These CPU percentages look normal.

--------------------------------------------------------
sar -u and sar -U 0|1 show similar weirdness.  1 & 3 look normal 2 & 4
are ridiculous numbers.

sar -u on box 1 looks OK:
12:28:11       %user     %nice   %system     %idle
12:28:11       0.71%     0.16%     5.58%    93.55%

sar -u on box 2 makes no sense:
12:27:59       %user     %nice   %system     %idle
12:27:59      45.11%    50.96%   126.21%   3887.72%

Once again box 3 looks like box 1, box 4 looks like box 2 outputs.

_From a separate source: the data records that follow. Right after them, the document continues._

--- config.mk ---
export PLATFORM = sky130hd
export DESIGN_NAME = qspi_fifo_wr_arb
export DESIGN_NICKNAME = d
export VERILOG_FILES = /design/src/rtl/qspi_fifo_arb_pkg.sv /design/src/rtl/qspi_rr_pick.sv /design/src/rtl/qspi_fifo_wr_arb.sv
export SDC_FILE = /design/constraint.sdc
export NUM_CORES = 1
export LEC_CHECK = 0
export ABC_AREA = 1
export ABC_CLOCK_PERIOD_IN_PS = 3700
export BUFFER_PORTS_ARGS = -buffer_cell sky130_fd_sc_hd__buf_2
export CAP_MARGIN = 20
export CORE_ASPECT_RATIO = 0.7
export CORE_MARGIN = 4
export CORE_UTILIZATION = 40
export CTS_CLUSTER_DIAMETER = 60
export DETAILED_ROUTE_END_ITERATION = 16
export HOLD_SLACK_MARGIN = 0.08
export PLACE_DENSITY = 0.77
export SLEW_MARGIN = 20
export SYNTH_ARGS = -nofsm -noshare
export SYNTH_HDL_FRONTEND = slang
export SYNTH_HIERARCHICAL = 1
export SYNTH_SLANG_ARGS = --single-unit
--- constraint.sdc ---
create_clock -name w_clk -period 3.7 [get_ports w_clk]
set_clock_uncertainty 0.2 [all_clocks]
set_input_delay 0.185 -clock w_clk [delete_from_list [all_inputs] [get_ports w_clk]]
set_output_delay 0.185 -clock w_clk [all_outputs]
set_load 0.05 [all_outputs]
--- src/rtl/qspi_fifo_arb_pkg.sv ---
// Shared definitions for the QSPI TX FIFO write-side arbiter.
// Optional feature macro: QSPI_FIFO_ARB_WDOG_EN (requester-stall watchdog).
package qspi_fifo_arb_pkg;

  // Default number of requesters (command, address, data, spare).
  localparam int ARB_N_REQ_DEF    = 4;
  // Default requester-stall timeout in cycles.
  localparam int ARB_WDOG_CYC_DEF = 255;

  // Arbiter states: IDLE arbitrates, BURST streams one requester's words.
  typedef enum logic [0:0] {
    ST_IDLE  = 1'b0,
    ST_BURST = 1'b1
  } arb_state_t;

endpackage

--- src/rtl/qspi_rr_pick.sv ---
// Combinational round-robin picker: first set request strictly after the
// last winner, wrapping around, so the last winner has lowest priority.
module qspi_rr_pick
  import qspi_fifo_arb_pkg::*;
#(
  parameter int N_REQ = ARB_N_REQ_DEF,
  parameter int PW    = $clog2(N_REQ)
) (
  input  logic [N_REQ-1:0] i_req,
  input  logic [PW-1:0]    i_rr_ptr,
  output logic [N_REQ-1:0] o_pick,
  output logic [PW-1:0]    o_idx,
  output logic             o_any
);

  // One extra bit so rr_ptr + offset cannot overflow before the wrap.
  localparam logic [PW:0] NREQ_W = (PW+1)'(N_REQ);

  logic [PW:0]   w_cand_sum;
  logic [PW-1:0] w_cand_idx;
  logic          w_found;

  // Walk candidates rr_ptr+1 .. rr_ptr+N_REQ (mod N_REQ); first hit wins.
  always_comb begin
    o_pick     = '0;
    o_idx      = '0;
    o_any      = |i_req;
    w_found    = 1'b0;
    w_cand_sum = '0;
    w_cand_idx = '0;
    for (int k = 1; k <= N_REQ; k++) begin
      w_cand_sum = {1'b0, i_rr_ptr} + (PW+1)'(k);
      if (w_cand_sum >= NREQ_W) begin
        w_cand_sum = w_cand_sum - NREQ_W;
      end
      w_cand_idx = w_cand_sum[PW-1:0];
      if (!w_found && i_req[w_cand_idx]) begin
        w_found            = 1'b1;
        o_idx              = w_cand_idx;
        o_pick[w_cand_idx] = 1'b1;
      end
    end
  end

endmodule

--- src/rtl/qspi_fifo_wr_arb.sv ---
// QSPI TX FIFO write-side arbiter: round-robin grant of the single FIFO
// write port to one requester for a whole burst of req_len+1 words,
// honouring FIFO full back-pressure. Lives in the FIFO write clock domain.
// Optional feature macro: QSPI_FIFO_ARB_WDOG_EN -- aborts a burst whose
// requester stops supplying data for WDOG_CYC cycles.
module qspi_fifo_wr_arb
  import qspi_fifo_arb_pkg::*;
#(
  parameter int N_REQ      = ARB_N_REQ_DEF,
  parameter int DATA_WIDTH = 8,
  parameter int LEN_WIDTH  = 8,
  parameter int WDOG_CYC   = ARB_WDOG_CYC_DEF
) (
  input  logic                        w_clk,
  input  logic                        w_rst_n,
  input  logic [N_REQ-1:0]            req_vld,
  input  logic [N_REQ*LEN_WIDTH-1:0]  req_len,
  input  logic [N_REQ*DATA_WIDTH-1:0] req_data,
  input  logic [N_REQ-1:0]            req_dvld,
  output logic [N_REQ-1:0]            req_ready,
  output logic [N_REQ-1:0]            gnt,
  output logic                        busy,
  output logic                        burst_done,
  output logic                        burst_abort,
  output logic                        fifo_w_en,
  output logic [DATA_WIDTH-1:0]       fifo_wdata,
  input  logic                        fifo_full
);

  localparam int PW = $clog2(N_REQ);

  arb_state_t           r_state;
  logic [N_REQ-1:0]     r_gnt;
  logic [PW-1:0]        r_rr_ptr;     // last winner; also the granted index in BURST
  logic [LEN_WIDTH-1:0] r_remain;     // words still to go after the current one
  logic                 r_burst_done;

  logic [DATA_WIDTH-1:0] w_data_arr [N_REQ];
  logic [LEN_WIDTH-1:0]  w_len_arr  [N_REQ];
  logic [N_REQ-1:0]      w_pick;
  logic [PW-1:0]         w_pick_idx;
  logic                  w_any;
  logic                  w_busy;
  logic                  w_dvld_g;
  logic                  w_xfer;
  logic                  w_wdog_hit;

  // Unpack the flat per-requester buses and decode per-requester ready.
  generate
    for (genvar gi = 0; gi < N_REQ; gi++) begin : g_req
      assign w_data_arr[gi] = req_data[gi*DATA_WIDTH +: DATA_WIDTH];
      assign w_len_arr[gi]  = req_len[gi*LEN_WIDTH +: LEN_WIDTH];
      assign req_ready[gi]  = w_xfer && (r_rr_ptr == PW'(gi));
    end
  endgenerate

  qspi_rr_pick #(
    .N_REQ (N_REQ),
    .PW    (PW)
  ) u_pick (
    .i_req    (req_vld),
    .i_rr_ptr (r_rr_ptr),
    .o_pick   (w_pick),
    .o_idx    (w_pick_idx),
    .o_any    (w_any)
  );

  // A word moves only when the granted requester offers one and the FIFO has room.
  assign w_busy     = (r_state == ST_BURST);
  assign w_dvld_g   = req_dvld[r_rr_ptr];
  assign w_xfer     = w_busy && w_dvld_g && !fifo_full;
  assign fifo_w_en  = w_xfer;
  assign fifo_wdata = w_busy ? w_data_arr[r_rr_ptr] : '0;
  assign busy       = w_busy;
  assign gnt        = r_gnt;
  assign burst_done = r_burst_done;

`ifdef QSPI_FIFO_ARB_WDOG_EN
  localparam int WW = $clog2(WDOG_CYC + 1);

  logic [WW-1:0] r_wdog_cnt;
  logic          r_burst_abort;

  // Only requester starvation counts; FIFO-full cycles leave the count alone.
  assign w_wdog_hit = w_busy && !w_dvld_g && !fifo_full &&
                      (r_wdog_cnt == WW'(WDOG_CYC - 1));

  // Count consecutive requester-stall cycles within a burst.
  always_ff @(posedge w_clk or negedge w_rst_n) begin
    if (!w_rst_n) begin
      r_wdog_cnt    <= '0;
      r_burst_abort <= 1'b0;
    end else begin
      r_burst_abort <= w_wdog_hit;
      if (!w_busy || w_xfer || w_wdog_hit) begin
        r_wdog_cnt <= '0;
      end else if (!w_dvld_g && !fifo_full) begin
        r_wdog_cnt <= r_wdog_cnt + 1'b1;
      end
    end
  end

  assign burst_abort = r_burst_abort;
`else
  assign w_wdog_hit  = 1'b0;
  assign burst_abort = 1'b0;
`endif

  // Arbitration and burst FSM: grant in IDLE, count words down in BURST.
  always_ff @(posedge w_clk or negedge w_rst_n) begin
    if (!w_rst_n) begin
      r_state      <= ST_IDLE;
      r_gnt        <= '0;
      r_rr_ptr     <= PW'(N_REQ - 1);
      r_remain     <= '0;
      r_burst_done <= 1'b0;
    end else begin
      r_burst_done <= 1'b0;
      case (r_state)
        ST_IDLE: begin
          if (w_any) begin
            r_state  <= ST_BURST;
            r_gnt    <= w_pick;
            r_rr_ptr <= w_pick_idx;
            r_remain <= w_len_arr[w_pick_idx];
          end
        end
        ST_BURST: begin
          if (w_xfer) begin
            if (r_remain == '0) begin
              r_state      <= ST_IDLE;
              r_gnt        <= '0;
              r_burst_done <= 1'b1;
            end else begin
              r_remain <= r_remain - 1'b1;
            end
          end else if (w_wdog_hit) begin
            // rr_ptr keeps the aborted index so the next pick skips past it.
            r_state <= ST_IDLE;
            r_gnt   <= '0;
          end
        end
        default: begin
          r_state <= ST_IDLE;
          r_gnt   <= '0;
        end
      endcase
    end
  end

endmodule
==> summary.txt <==
Finish
  – Area of the multi-input gates: 1490 um2
  – Flip-flop and latch area: 403 um2
  – Area Overhead vs Synth: 25.9%
  – Nets: 519
  – Post-route cell area: 2660 um2
  – Layout cells sized above 1: 30.5%
  – Diodes inserted: 0
  – # fillers: 522

STA
  – Fin. max-slew vios: 0
  – Setup TNS: 0 ns
  – Final period util: 80.5%
  – Hold Slack: 0.168 ns
  – Worst slew pin tran: 0.746 ns
  – Achievable frequency: 336 MHz
  – Minimum clock period: 2.98 ns
  – Setup violators final: 0
  – Final Hold Fails: 0
  – Worst slew margin: 50.2%
  – RSZ-0062 raised after global routing: false

Yosys
  – Sequential cell area fraction in the yosys report: 19.1%
  – Top_reg_cell synth: dfrtp_1
  – #FFs+latches synth: 16
  – Syn nets: 433
  – Number of distinct library cells after synthesis: 30
  – Synth async-reset ratio: 100%
  – Synth Instances: 348
  – Cell Area, Synth: 2110 um2
  – Post-Syn Area per Cell: 6.07 um2
  – EDFF count, synth: 0
  – Syn. warnings: 6

Power and ir drop
  – VDD IR max: 0.000535 V
  – Cell Int Power: 0.000988 W
  – Switching pwr: 0.00166 W
  – Clock network fraction of total power: 6.0%
  – P per Cell Area: 995 nW/um2
  – Sw Ratio: 62.7%
  – Combinational power share: 81.9%
  – Flop pwr share: 12.1%
  – Static Leak: 1.49 nW

Detailed routing
  – Residual antenna-violating net count after detailed routing: 0
  – Drt wl/cell: 13.1 um
  – Detailed Routing Iterations Pass 1: 5
  – Routed WL: 6.55 mm
  – DRC viols: 0
  – Initial DRC count: 235
  – Via/cell ratio: 5.22
  – Vias: 2,619

CTS
  – Root Driver: clkbuf_8
  – Clock-pin slew on the worst setup and hold paths: 0.07 ns
  – Clock H-tree levels: 1
  – Clk_lat worst skew: 0.25 ns
  – Post-CTS Resized: 0
  – TritonCTS clock tree: built
  – Clk sink count: 16
  – Num CTS Buffers: 3
  – Clock Path Buffers: 2

Die
  – Rows: 21
  – CORE AREA: 4940 um2
  – Die ar.: 6530 um2
  – Top Ports: 95
  – Die height: 68.8 um
  – Starting density of the core: 42.8%
  – Chip width: 94.9 um

Setup path
  – Largest fanout on the critical path: 17
  – CP endpoint kind: register
  – WP data arrival: 2.98 ns
  – Worst EP required: 3.70 ns
  – Worst Setup Path Type: register to register
  – CP Launch Type: register

Global route
  – First-pass GRT wire length: 10.5 mm
  – GRT Total Usage: 19.8%
  – Initial antenna violation count: 0
  – Largest net degree at the start of global routing: 34
  – Vias in the first global route: 2,240
  – Grt ovf: 0

Placed design
  – GPL Wtd Cong: 0.887
  – DP HPWL: 5.08 mm
  – IO Port Bufs: 93
  – Placed cell area: 2590 um2

Hold path
  – Worst hold path type: primary input to register

Run
  – Maxcap violations: 0

Status
  – Outcome: finished clean
## timing repair
| item | in CTS | in global routing |
|---|---|---|
| hold endpoints to repair | 16 | 0 |
| hold buffers | 1 | 0 |
| setup buffers | 0 | 0 |
| setup endpoints to repair | 0 | 0 |
## per-layer routing
| metal | track usage, % | up-vias | share of wire (%) |
|---|---|---|---|
| met2 | 32.1 | 114 | 44 |
| li1 | - | 1320 | - |
| met4 | 1.62 | 0 | 0.35 |
| met1 | 28.4 | 1183 | 47 |
| met3 | 3.80 | 2 | 9.0 |
| met5 | 0 | - | 0 |
## state kept, by name, summed over array words and instances, names as in the netlist
signal      count
burst_done      1
busy            1
gnt             4
r_remain        8
r_rr_ptr        2
## logic make-up (layout without fill, tap and decap cells)
family / count (synthesis) / after routing / synth area share (%)
simple gates: 235 / 235 / 53.3
buf+inv: 48 / 133 / 10.5
compound gates: 38 / 38 / 11.0
flops: 16 / 16 / 19.1
fa+ha+maj: 10 / 10 / 5.92
other cells: 1 / 1 / 0.178
## cells in the final DEF, fill, tap and decap left out
| cell | count |
|---|---|
| nand2_1 | 108 |
| buf_2 | 93 |
| nand3_1 | 71 |
| inv_1 | 24 |
| nor2_1 | 23 |
| o21ai_0 | 17 |
| dfrtp_1 | 14 |
| ha_1 | 10 |
| a41oi_1 | 8 |
| nand2_4 | 8 |
| inv_2 | 6 |
| nand2_2 | 6 |
| a21oi_1 | 6 |
| nand4_1 | 6 |
| nor3_1 | 5 |
| clkbuf_8 | 4 |
| a21boi_0 | 4 |
| buf_4 | 3 |
| nand3_2 | 3 |
| o21ai_1 | 2 |
| dfstp_2 | 2 |
| nand3_4 | 2 |
| nor2_2 | 2 |
| conb_1 | 1 |
| dlygate4sd3_1 | 1 |
| inv_8 | 1 |
| inv_4 | 1 |
| nor2_4 | 1 |
| a31oi_1 | 1 |
## layout make-up
cell class	count	share of cell area (%)
inverter	32	4.89
sequential	16	15.2
tap	69	3.25
clock buffer	4	2.07
timing repair buffer	97	18.7
multi-input combinational	284	55.9
## worst max-delay path, stage by stage (launching register included)
cell and delay, ns:
dfstp_2 0.53, inv_1 0.12, ha_1 0.41, inv_1 0.15, nand3_4 0.15, nand2_4 0.09
inv_4 0.08, nand2_1 0.05, a21oi_1 0.11, nor2_1 0.06, buf_4 0.18, inv_2 0.20
nor2_1 0.08, o21ai_0 0.22, nand2_1 0.09, nand2_1 0.09, nand3_1 0.06, nand2_1 0.06
## synthesized netlist by cell type (all sizes together) (2+ instances only)
| cell | number | area (um2) |
|---|---|---|
| nand2 | 122 | 533 |
| nand3 | 76 | 420 |
| inv | 32 | 130 |
| nor2 | 26 | 110 |
| o21ai | 19 | 95.1 |
| buf | 14 | 85.1 |
| dfrtp | 14 | 350 |
| ha | 10 | 125 |
| a41oi | 8 | 70.1 |
| a21oi | 6 | 30.0 |
| nand4 | 6 | 37.5 |
| nor3 | 5 | 25.0 |
| a21boi | 4 | 30.0 |
| clkbuf | 2 | 7.51 |
| dfstp | 2 | 52.6 |
## power by group through the flow
stage / registers (W) / clock network (W) / logic [W]
2_1_floorplan: 0.000389 / 0 / 0.00170
3_3_place_gp: 0.000319 / 0 / 0.00212
3_5_place_dp: 0.000320 / 0 / 0.00215
4_1_cts: 0.000318 / 0.000162 / 0.00216
5_1_grt: 0.000330 / 0.000172 / 0.00242
6_report: 0.000321 / 0.000159 / 0.00217
## per-stage QoR
stage	std cells	util (%)	setup slack (ns)	power, W
floorplan	348	-	0.839	0.00209
global placement	497	52.5	0.853	0.00244
detailed placement	497	52.5	0.750	0.00247
CTS	502	53.8	0.729	0.00264
global route	502	53.8	0.325	0.00292
finish	502	53.8	0.721	0.00265
## path summary, 6_finish.rpt
path                       cells past startpoint  slack (ns)                      end                    start
max                                           17        0.72  r_remain[4]$_DFFE_PN0P_  r_rr_ptr[1]$_DFFE_PN1P_
min                                            7        0.17  r_remain[6]$_DFFE_PN0P_              req_len[30]
max reg2reg                                   17        0.72  r_remain[4]$_DFFE_PN0P_  r_rr_ptr[1]$_DFFE_PN1P_
min reg2reg                                    2        0.30       gnt[2]$_DFFE_PN0P_       gnt[2]$_DFFE_PN0P_
max in group asynchronous                      2        2.80  r_rr_ptr[0]$_DFFE_PN1P_                  w_rst_n
min in group asynchronous                      2        0.18  r_remain[0]$_DFFE_PN0P_                  w_rst_n
Note: power is estimated with default switching activity, not from simulation.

----------------------------------------------------------
Next I did a `strace -v sar -u > file 2>&1` on boxes 4 & 3, output
below:


I'll paste the last few lines below, but compared line for line, the
straces look almost identical...

box 4

open("/proc/stat", O_RDONLY)            = 3
fstat64(0x3, 0xbfffddfc)                = 0
old_mmap(NULL, 4096, PROT_READ|PROT_WRITE, MAP_PRIVATE|MAP_ANONYMOUS, -1,
0) = 0
x40016000
read(3, "cpu  48325711 54591314 135186636"..., 1024) = 904
read(3, "", 1024)                       = 0
close(3)                                = 0
munmap(0x40016000, 4096)                = 0
time([1017692879])                      = 1017692879
write(1, "Linux 2.2.18pre11-va2.1smp (hg-p"..., 170Linux
2.2.18pre11-va2.1smp (h
g-prd-04.homegain.com)      04/01/02

12:27:59       %user     %nice   %system     %idle
12:27:59      45.11%    50.96%   126.21%   3887.72%


box 3

open("/proc/stat", O_RDONLY)            = 3
fstat64(0x3, 0xbfffddfc)                = 0
old_mmap(NULL, 4096, PROT_READ|PROT_WRITE, MAP_PRIVATE|MAP_ANONYMOUS, -1,
0) = 0
x40016000
read(3, "cpu  27090298 6436488 212908388 "..., 1024) = 894
read(3, "", 1024)                       = 0
close(3)                                = 0
munmap(0x40016000, 4096)                = 0
time([1017692891])                      = 1017692891
write(1, "Linux 2.2.18pre11-va2.1smp (hg-p"..., 169Linux
2.2.18pre11-va2.1smp (h
g-prd-03.homegain.com)      04/01/02

12:28:11       %user     %nice   %system     %idle
12:28:11       0.71%     0.16%     5.58%    93.55%


Both of these straces start at "open /proc/stat", they look amost the
same.
The one line "read(3, "cpu N1 N2 N3..." on box 4 yields 904, while on
box 3 it yields 894.  That and there is a slight difference in the time
(probably due to slightly different uptimes).  Yet, look at the sar
results at the very bottom.  Box 3 shows normal, box 4 shows crazy
results for sar.

A similar strace between box 1 and box 2 shows identical results
except that one line "read(3, "cpu N1 N2 N3..." on box 2 is 904,
which is the same as on box 4; these being the problem boxes.  On box 1
it is 871, 23 less than on box 3.

box 2
read(3, "cpu  77951409 92818862 89811526 "..., 1024) = 904

box 1
read(3, "cpu  6816459 22322346 14591024 3"..., 1024) = 871


Whatever this line indicates and whatever the = 904 or 894/871 mean, it
seems like the only clue to this whole mystery is that both box 2 and
box 4 come up with the same result, 904,  for that one line.  And both
box 2 and box 4 show crazy results for `sar -u`.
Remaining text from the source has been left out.